(38b) Catalytic Hydroformylation of Higher Olefins in CO2-Expanded Media: Kinetic, Mechanistic and Economic Aspects

Commercial processes for the hydroformylation of higher olefins are hampered by the syngas solubility limitqtions in the liquid phase reaction mixture and the tedious catalyst recovery steps that require the use of acid and alkali. We reported enhanced reaction rates during Rh catalyzed 1-octene hydroformylation in CO2-expanded acetone. At 30 and 60 oC, the turnover numbers (TONs) for aldehyde formation in CO2-expanded acetone were up to fourfold higher than those obtained in either neat acetone or dense CO2. The higher TONs in CXLs are attributed to enhanced syngas solubility (compared to neat solvent) and enhanced dielectric constant (compared to dense CO2). Other demonstrated advantages of using CXLs include significant replacement of conventional solvents (up to 80% by volume) by benign CO2 and process intensification at relatively mild pressures (compared to those required with scCO2). Recently, we demonstrated that the intrinsic solubilities of H2 and CO are higher in CXLs than those in neat organic solvents.

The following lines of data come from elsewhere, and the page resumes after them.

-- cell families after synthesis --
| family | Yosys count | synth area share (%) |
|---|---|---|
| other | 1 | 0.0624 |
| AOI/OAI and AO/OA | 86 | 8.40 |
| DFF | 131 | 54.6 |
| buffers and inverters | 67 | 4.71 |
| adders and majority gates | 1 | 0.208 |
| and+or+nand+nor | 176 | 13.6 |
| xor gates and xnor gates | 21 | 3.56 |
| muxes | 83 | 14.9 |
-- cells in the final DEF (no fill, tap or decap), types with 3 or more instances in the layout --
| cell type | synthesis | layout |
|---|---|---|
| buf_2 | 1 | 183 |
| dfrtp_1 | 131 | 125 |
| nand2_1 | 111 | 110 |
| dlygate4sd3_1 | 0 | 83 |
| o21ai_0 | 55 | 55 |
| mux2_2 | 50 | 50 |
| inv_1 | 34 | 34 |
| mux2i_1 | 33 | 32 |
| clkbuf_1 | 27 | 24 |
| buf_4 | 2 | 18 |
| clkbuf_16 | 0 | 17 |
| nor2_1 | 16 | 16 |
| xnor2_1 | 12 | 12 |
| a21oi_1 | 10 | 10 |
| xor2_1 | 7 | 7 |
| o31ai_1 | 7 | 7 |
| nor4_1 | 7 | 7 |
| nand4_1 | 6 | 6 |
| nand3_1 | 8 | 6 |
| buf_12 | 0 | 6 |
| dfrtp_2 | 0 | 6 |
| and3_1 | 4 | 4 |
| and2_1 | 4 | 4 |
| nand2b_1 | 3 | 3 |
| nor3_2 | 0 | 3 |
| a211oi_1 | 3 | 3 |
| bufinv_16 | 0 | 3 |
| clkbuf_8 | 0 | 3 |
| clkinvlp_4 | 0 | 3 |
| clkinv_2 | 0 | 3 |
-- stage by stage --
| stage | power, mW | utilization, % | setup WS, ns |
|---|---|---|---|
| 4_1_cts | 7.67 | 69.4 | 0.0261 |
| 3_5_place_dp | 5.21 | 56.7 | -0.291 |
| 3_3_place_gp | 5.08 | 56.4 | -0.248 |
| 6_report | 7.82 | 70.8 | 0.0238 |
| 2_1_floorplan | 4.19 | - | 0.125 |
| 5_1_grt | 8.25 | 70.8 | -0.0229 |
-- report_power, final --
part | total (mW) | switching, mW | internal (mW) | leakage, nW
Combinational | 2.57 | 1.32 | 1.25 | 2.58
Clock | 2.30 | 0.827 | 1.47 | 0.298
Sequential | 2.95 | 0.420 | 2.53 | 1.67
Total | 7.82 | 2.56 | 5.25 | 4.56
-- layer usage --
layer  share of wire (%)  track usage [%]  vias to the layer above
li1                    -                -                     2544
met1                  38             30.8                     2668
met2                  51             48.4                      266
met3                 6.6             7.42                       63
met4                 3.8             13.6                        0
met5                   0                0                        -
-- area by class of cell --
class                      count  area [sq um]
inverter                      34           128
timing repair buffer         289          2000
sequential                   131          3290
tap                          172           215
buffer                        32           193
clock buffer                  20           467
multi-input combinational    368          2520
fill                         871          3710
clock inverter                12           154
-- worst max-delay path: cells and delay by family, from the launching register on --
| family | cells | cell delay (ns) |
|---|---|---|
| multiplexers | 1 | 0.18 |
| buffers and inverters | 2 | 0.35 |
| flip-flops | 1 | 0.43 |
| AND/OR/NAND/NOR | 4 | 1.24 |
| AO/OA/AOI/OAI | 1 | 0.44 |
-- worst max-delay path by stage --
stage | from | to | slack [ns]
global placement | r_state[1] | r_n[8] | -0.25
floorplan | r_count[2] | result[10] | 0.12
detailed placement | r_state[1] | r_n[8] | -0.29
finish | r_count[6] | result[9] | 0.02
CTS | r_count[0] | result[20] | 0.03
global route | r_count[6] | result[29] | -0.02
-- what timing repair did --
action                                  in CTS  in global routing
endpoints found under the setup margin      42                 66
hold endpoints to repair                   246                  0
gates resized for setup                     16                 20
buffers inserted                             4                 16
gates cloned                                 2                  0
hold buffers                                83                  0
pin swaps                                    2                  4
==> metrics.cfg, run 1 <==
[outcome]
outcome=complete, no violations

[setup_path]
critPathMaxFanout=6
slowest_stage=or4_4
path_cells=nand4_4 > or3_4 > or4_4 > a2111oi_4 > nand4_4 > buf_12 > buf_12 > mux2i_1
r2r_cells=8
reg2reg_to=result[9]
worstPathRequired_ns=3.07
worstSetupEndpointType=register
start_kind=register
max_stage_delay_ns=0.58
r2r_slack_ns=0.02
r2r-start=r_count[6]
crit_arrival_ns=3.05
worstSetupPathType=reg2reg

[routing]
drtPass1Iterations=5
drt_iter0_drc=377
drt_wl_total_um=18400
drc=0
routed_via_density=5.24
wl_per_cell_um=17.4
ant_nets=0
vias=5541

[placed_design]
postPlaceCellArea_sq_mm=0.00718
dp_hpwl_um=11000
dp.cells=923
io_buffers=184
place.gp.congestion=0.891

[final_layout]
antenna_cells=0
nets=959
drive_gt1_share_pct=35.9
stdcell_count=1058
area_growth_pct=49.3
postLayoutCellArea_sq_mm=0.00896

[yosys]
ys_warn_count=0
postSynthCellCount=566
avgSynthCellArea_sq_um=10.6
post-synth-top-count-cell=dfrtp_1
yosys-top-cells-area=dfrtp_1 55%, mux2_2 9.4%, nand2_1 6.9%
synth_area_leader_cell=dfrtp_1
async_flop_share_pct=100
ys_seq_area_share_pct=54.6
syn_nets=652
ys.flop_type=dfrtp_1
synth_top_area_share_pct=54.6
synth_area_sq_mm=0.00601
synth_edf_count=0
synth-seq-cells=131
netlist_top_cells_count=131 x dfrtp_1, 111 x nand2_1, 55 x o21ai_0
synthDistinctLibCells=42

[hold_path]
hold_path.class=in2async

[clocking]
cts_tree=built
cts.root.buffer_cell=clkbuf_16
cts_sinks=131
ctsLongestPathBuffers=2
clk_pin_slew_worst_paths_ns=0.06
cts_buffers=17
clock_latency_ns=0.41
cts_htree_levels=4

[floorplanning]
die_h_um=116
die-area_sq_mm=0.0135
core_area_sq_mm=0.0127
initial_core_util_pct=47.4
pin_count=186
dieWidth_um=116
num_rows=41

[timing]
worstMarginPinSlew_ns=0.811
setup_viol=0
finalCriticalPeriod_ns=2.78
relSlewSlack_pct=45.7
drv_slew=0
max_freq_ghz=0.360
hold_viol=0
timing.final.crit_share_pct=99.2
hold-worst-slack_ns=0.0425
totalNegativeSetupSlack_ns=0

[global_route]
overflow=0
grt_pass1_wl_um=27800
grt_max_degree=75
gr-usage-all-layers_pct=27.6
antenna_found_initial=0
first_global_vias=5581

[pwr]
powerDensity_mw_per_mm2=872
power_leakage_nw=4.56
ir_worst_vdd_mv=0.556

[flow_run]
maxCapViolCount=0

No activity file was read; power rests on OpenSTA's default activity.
### src/rtl/snn_core.sv
// snn_core: AXI4-Lite register file in front of a small fully connected
// integrate-and-fire network fed by rate-coded LFSR spike generators.
// Ports:
//   S_AXI_ACLK / S_AXI_ARESET   clock, synchronous active-high reset
//   S_AXI_AW*/W*/B*             write address, data and response channels
//   S_AXI_AR*/R*                read address and data channels
// Map: 0x0 CTRL {gen_en,run,clear}, 0x4 SEL {layer,neuron,mode},
//      0x8 OUT_SPIKES, 0xC SPIKE_COUNT, 0x100+k rate / weight window.
module snn_core #(
   parameter int        C_S_AXI_ACLK_FREQ_HZ = 100000000,
   parameter int        C_S_AXI_DATA_WIDTH   = 32,
   parameter int        C_S_AXI_ADDR_WIDTH   = 16,
   parameter int signed THRESH               = 4,
   parameter int signed RESET                = 0,
   parameter int        REFRAC               = 0,
   parameter int        WEIGHT_SIZE          = 9,
   parameter int        NUM_INPUTS           = 9,
   parameter int        NUM_LAYERS           = 2,
   parameter int        NUM_HIDDEN_LAYER_NEURONS [NUM_LAYERS] = '{3, 2}
) (
   input  logic                            S_AXI_ACLK,
   input  logic                            S_AXI_ARESET,
   input  logic [C_S_AXI_ADDR_WIDTH-1:0]   S_AXI_AWADDR,
   input  logic                            S_AXI_AWVALID,
   output logic                            S_AXI_AWREADY,
   input  logic [C_S_AXI_DATA_WIDTH-1:0]   S_AXI_WDATA,
   input  logic [C_S_AXI_DATA_WIDTH/8-1:0] S_AXI_WSTRB,
   input  logic                            S_AXI_WVALID,
   output logic                            S_AXI_WREADY,
   output logic [1:0]                      S_AXI_BRESP,
   output logic                            S_AXI_BVALID,
   input  logic                            S_AXI_BREADY,
   input  logic [C_S_AXI_ADDR_WIDTH-1:0]   S_AXI_ARADDR,
   input  logic                            S_AXI_ARVALID,
   output logic                            S_AXI_ARREADY,
   output logic [C_S_AXI_DATA_WIDTH-1:0]   S_AXI_RDATA,
   output logic [1:0]                      S_AXI_RRESP,
   output logic                            S_AXI_RVALID,
   input  logic                            S_AXI_RREADY
);

   function automatic int max_width();
      int m = NUM_INPUTS;
      for (int l = 0; l < NUM_LAYERS; l++)
         if (NUM_HIDDEN_LAYER_NEURONS[l] > m) m = NUM_HIDDEN_LAYER_NEURONS[l];
      return m;
   endfunction

   function automatic int fan_in(int l);
      if (l == 0) return NUM_INPUTS;
      return NUM_HIDDEN_LAYER_NEURONS[l-1];
   endfunction

   localparam int AW   = C_S_AXI_ADDR_WIDTH;
   localparam int DW   = C_S_AXI_DATA_WIDTH;
   localparam int WS   = WEIGHT_SIZE;
   localparam int SW   = WEIGHT_SIZE + 8;
   localparam int LAST = NUM_LAYERS - 1;
   localparam int NOUT = NUM_HIDDEN_LAYER_NEURONS[LAST];
   localparam int MAXW = max_width();
   localparam int SMAX = (1 << (SW - 1)) - 1;
   localparam int SMIN = -(1 << (SW - 1));
   localparam logic signed [SW-1:0] THR_S = SW'(THRESH);
   localparam logic signed [SW-1:0] RST_V = SW'(RESET);
   localparam logic [AW-1:0] ADDR_CTRL = AW'('h0);
   localparam logic [AW-1:0] ADDR_SEL  = AW'('h4);
   localparam logic [AW-1:0] ADDR_OUT  = AW'('h8);
   localparam logic [AW-1:0] ADDR_CNT  = AW'('hC);
   localparam int unused_freq = C_S_AXI_ACLK_FREQ_HZ;

   logic                    awready_q, wready_q, bvalid_q, arready_q, rvalid_q;
   logic [DW-1:0]           rdata_q, rdata_d;
   logic [DW-1:0]           ctrl_q, sel_q;
   logic [31:0]             rate_q [NUM_INPUTS];
   logic [31:0]             lfsr_q [NUM_INPUTS];
   logic signed [WS-1:0]    w_q    [NUM_LAYERS][MAXW][MAXW];
   logic signed [SW-1:0]    v_q    [NUM_LAYERS][MAXW];
   logic [15:0]             ref_q  [NUM_LAYERS][MAXW];
   logic [MAXW-1:0]         spk_q  [NUM_LAYERS];
   logic [31:0]             cnt_q;
   logic [MAXW-1:0]         gen_spk;
   logic [MAXW-1:0]         lin    [NUM_LAYERS];
   logic signed [SW-1:0]    s_sat  [NUM_LAYERS][MAXW];
   logic [31:0]             pop;
   logic                    wr_fire, rd_fire, wr_win, rd_win;
   logic                    unused_bits;

   assign unused_bits = ^S_AXI_WSTRB;
   assign wr_fire = awready_q & S_AXI_AWVALID & wready_q & S_AXI_WVALID;
   assign rd_fire = arready_q & S_AXI_ARVALID;
   assign wr_win  = (S_AXI_AWADDR[AW-1:8] == (AW-8)'(1));
   assign rd_win  = (S_AXI_ARADDR[AW-1:8] == (AW-8)'(1));

   // ---------------- bus write side and configuration storage ----------------
   always_ff @(posedge S_AXI_ACLK) begin
      if (S_AXI_ARESET) begin
         awready_q <= 1'b0;
         wready_q  <= 1'b0;
         bvalid_q  <= 1'b0;
         ctrl_q    <= '0;
         sel_q     <= '0;
         for (int k = 0; k < NUM_INPUTS; k++) rate_q[k] <= '0;
         for (int l = 0; l < NUM_LAYERS; l++)
            for (int n = 0; n < MAXW; n++)
               for (int f = 0; f < MAXW; f++) w_q[l][n][f] <= '0;
      end else begin
         awready_q <= !awready_q && S_AXI_AWVALID && S_AXI_WVALID;
         wready_q  <= !wready_q && S_AXI_AWVALID && S_AXI_WVALID;
         if (wr_fire)           bvalid_q <= 1'b1;
         else if (S_AXI_BREADY) bvalid_q <= 1'b0;
         if (wr_fire) begin
            if (S_AXI_AWADDR == ADDR_CTRL) ctrl_q <= S_AXI_WDATA;
            if (S_AXI_AWADDR == ADDR_SEL)  sel_q  <= S_AXI_WDATA;
            if (wr_win && sel_q[7:0] == 8'd0)
               for (int k = 0; k < NUM_INPUTS; k++)
                  if (S_AXI_AWADDR[7:0] == 8'(k)) rate_q[k] <= S_AXI_WDATA[31:0];
            if (wr_win && sel_q[7:0] == 8'd1)
               for (int l = 0; l < NUM_LAYERS; l++)
                  for (int n = 0; n < MAXW; n++)
                     for (int f = 0; f < MAXW; f++)
                        if (n < NUM_HIDDEN_LAYER_NEURONS[l] && f < fan_in(l) &&
                            sel_q[31:28] == 4'(l) && sel_q[27:8] == 20'(n) &&
                            S_AXI_AWADDR[7:0] == 8'(f))
                           w_q[l][n][f] <= S_AXI_WDATA[WS-1:0];
         end
      end
   end

   // ---------------- bus read side ----------------
   always_comb begin
      rdata_d = '0;
      case (S_AXI_ARADDR)
         ADDR_CTRL: rdata_d = ctrl_q;
         ADDR_SEL:  rdata_d = sel_q;
         ADDR_OUT:  for (int j = 0; j < NOUT; j++) rdata_d[j] = spk_q[LAST][j];
         ADDR_CNT:  rdata_d = DW'(cnt_q);
         default: begin
            if (rd_win && sel_q[7:0] == 8'd0)
               for (int k = 0; k < NUM_INPUTS; k++)
                  if (S_AXI_ARADDR[7:0] == 8'(k)) rdata_d = DW'(rate_q[k]);
            if (rd_win && sel_q[7:0] == 8'd1)
               for (int l = 0; l < NUM_LAYERS; l++)
                  for (int n = 0; n < MAXW; n++)
                     for (int f = 0; f < MAXW; f++)
                        if (n < NUM_HIDDEN_LAYER_NEURONS[l] && f < fan_in(l) &&
                            sel_q[31:28] == 4'(l) && sel_q[27:8] == 20'(n) &&
                            S_AXI_ARADDR[7:0] == 8'(f))
                           rdata_d = {{(DW-WS){w_q[l][n][f][WS-1]}}, w_q[l][n][f]};
         end
      endcase
   end

   always_ff @(posedge S_AXI_ACLK) begin
      if (S_AXI_ARESET) begin
         arready_q <= 1'b0;
         rvalid_q  <= 1'b0;
         rdata_q   <= '0;
      end else begin
         arready_q <= S_AXI_ARVALID && !arready_q && !rvalid_q;
         if (rd_fire) begin
            rvalid_q <= 1'b1;
            rdata_q  <= rdata_d;
         end else if (S_AXI_RREADY) begin
            rvalid_q <= 1'b0;
         end
      end
   end

   // ---------------- spike generators ----------------
   // Fibonacci LFSR, polynomial x^32 + x^22 + x^2 + x + 1.
   always_ff @(posedge S_AXI_ACLK) begin
      if (S_AXI_ARESET) begin
         for (int k = 0; k < NUM_INPUTS; k++) lfsr_q[k] <= 32'(k + 1);
      end else if (ctrl_q[2]) begin
         for (int k = 0; k < NUM_INPUTS; k++)
            lfsr_q[k] <= {lfsr_q[k][30:0],
                          lfsr_q[k][31] ^ lfsr_q[k][21] ^ lfsr_q[k][1] ^ lfsr_q[k][0]};
      end
   end

   always_comb begin
      gen_spk = '0;
      for (int k = 0; k < NUM_INPUTS; k++)
         gen_spk[k] = ctrl_q[2] && (lfsr_q[k] < rate_q[k]);
   end

   // ---------------- neuron layers ----------------
   always_comb begin
      for (int l = 0; l < NUM_LAYERS; l++) lin[l] = '0;
      lin[0] = gen_spk;
      for (int l = 1; l < NUM_LAYERS; l++) lin[l] = spk_q[l-1];
   end

   // Integrate in 32 bits (cannot overflow here), then clamp to SW bits.
   always_comb begin
      int acc;
      acc = 0;
      for (int l = 0; l < NUM_LAYERS; l++)
         for (int n = 0; n < MAXW; n++) begin
            acc = int'(v_q[l][n]);
            for (int f = 0; f < MAXW; f++)
               if (f < fan_in(l) && lin[l][f]) acc = acc + int'(w_q[l][n][f]);
            if (acc > SMAX)      s_sat[l][n] = SW'(SMAX);
            else if (acc < SMIN) s_sat[l][n] = SW'(SMIN);
            else                 s_sat[l][n] = SW'(acc);
         end
   end

   always_ff @(posedge S_AXI_ACLK) begin
      if (S_AXI_ARESET || ctrl_q[0]) begin
         for (int l = 0; l < NUM_LAYERS; l++) begin
            spk_q[l] <= '0;
            for (int n = 0; n < MAXW; n++) begin
               v_q[l][n]   <= RST_V;
               ref_q[l][n] <= '0;
            end
         end
      end else if (ctrl_q[1]) begin
         for (int l = 0; l < NUM_LAYERS; l++)
            for (int n = 0; n < MAXW; n++)
               if (n < NUM_HIDDEN_LAYER_NEURONS[l]) begin
                  if (ref_q[l][n] != '0) begin
                     ref_q[l][n]    <= ref_q[l][n] - 16'd1;
                     v_q[l][n]      <= RST_V;
                     spk_q[l][n]    <= 1'b0;
                  end else if (s_sat[l][n] >= THR_S) begin
                     spk_q[l][n]    <= 1'b1;
                     v_q[l][n]      <= RST_V;
                     ref_q[l][n]    <= 16'(REFRAC);
                  end else begin
                     spk_q[l][n]    <= 1'b0;
                     v_q[l][n]      <= s_sat[l][n];
                  end
               end
      end else begin
         for (int l = 0; l < NUM_LAYERS; l++) spk_q[l] <= '0;
      end
   end

   always_comb begin
      pop = '0;
      for (int j = 0; j < MAXW; j++) pop = pop + 32'(spk_q[LAST][j]);
   end

   always_ff @(posedge S_AXI_ACLK) begin
      if (S_AXI_ARESET || ctrl_q[0]) cnt_q <= '0;
      else                           cnt_q <= cnt_q + pop;
   end

   assign S_AXI_AWREADY = awready_q;
   assign S_AXI_WREADY  = wready_q;
   assign S_AXI_BVALID  = bvalid_q;
   assign S_AXI_BRESP   = 2'b00;
   assign S_AXI_ARREADY = arready_q;
   assign S_AXI_RVALID  = rvalid_q;
   assign S_AXI_RDATA   = rdata_q;
   assign S_AXI_RRESP   = 2'b00;

endmodule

A comprehensive study on catalytic hydroformylations in CXLs will be presented. Effects of several parameters including temperature, solvent media, concentrations of H2 and CO, and concentrations and types of various ligands will be investigated with in situ High Pressure ReactIR. An empirical correlation for the reaction kinetics will be developed and compared to those reported in literature. Economic and environmental impact analyses on the CXL-based hydroformylation processes will be discussed.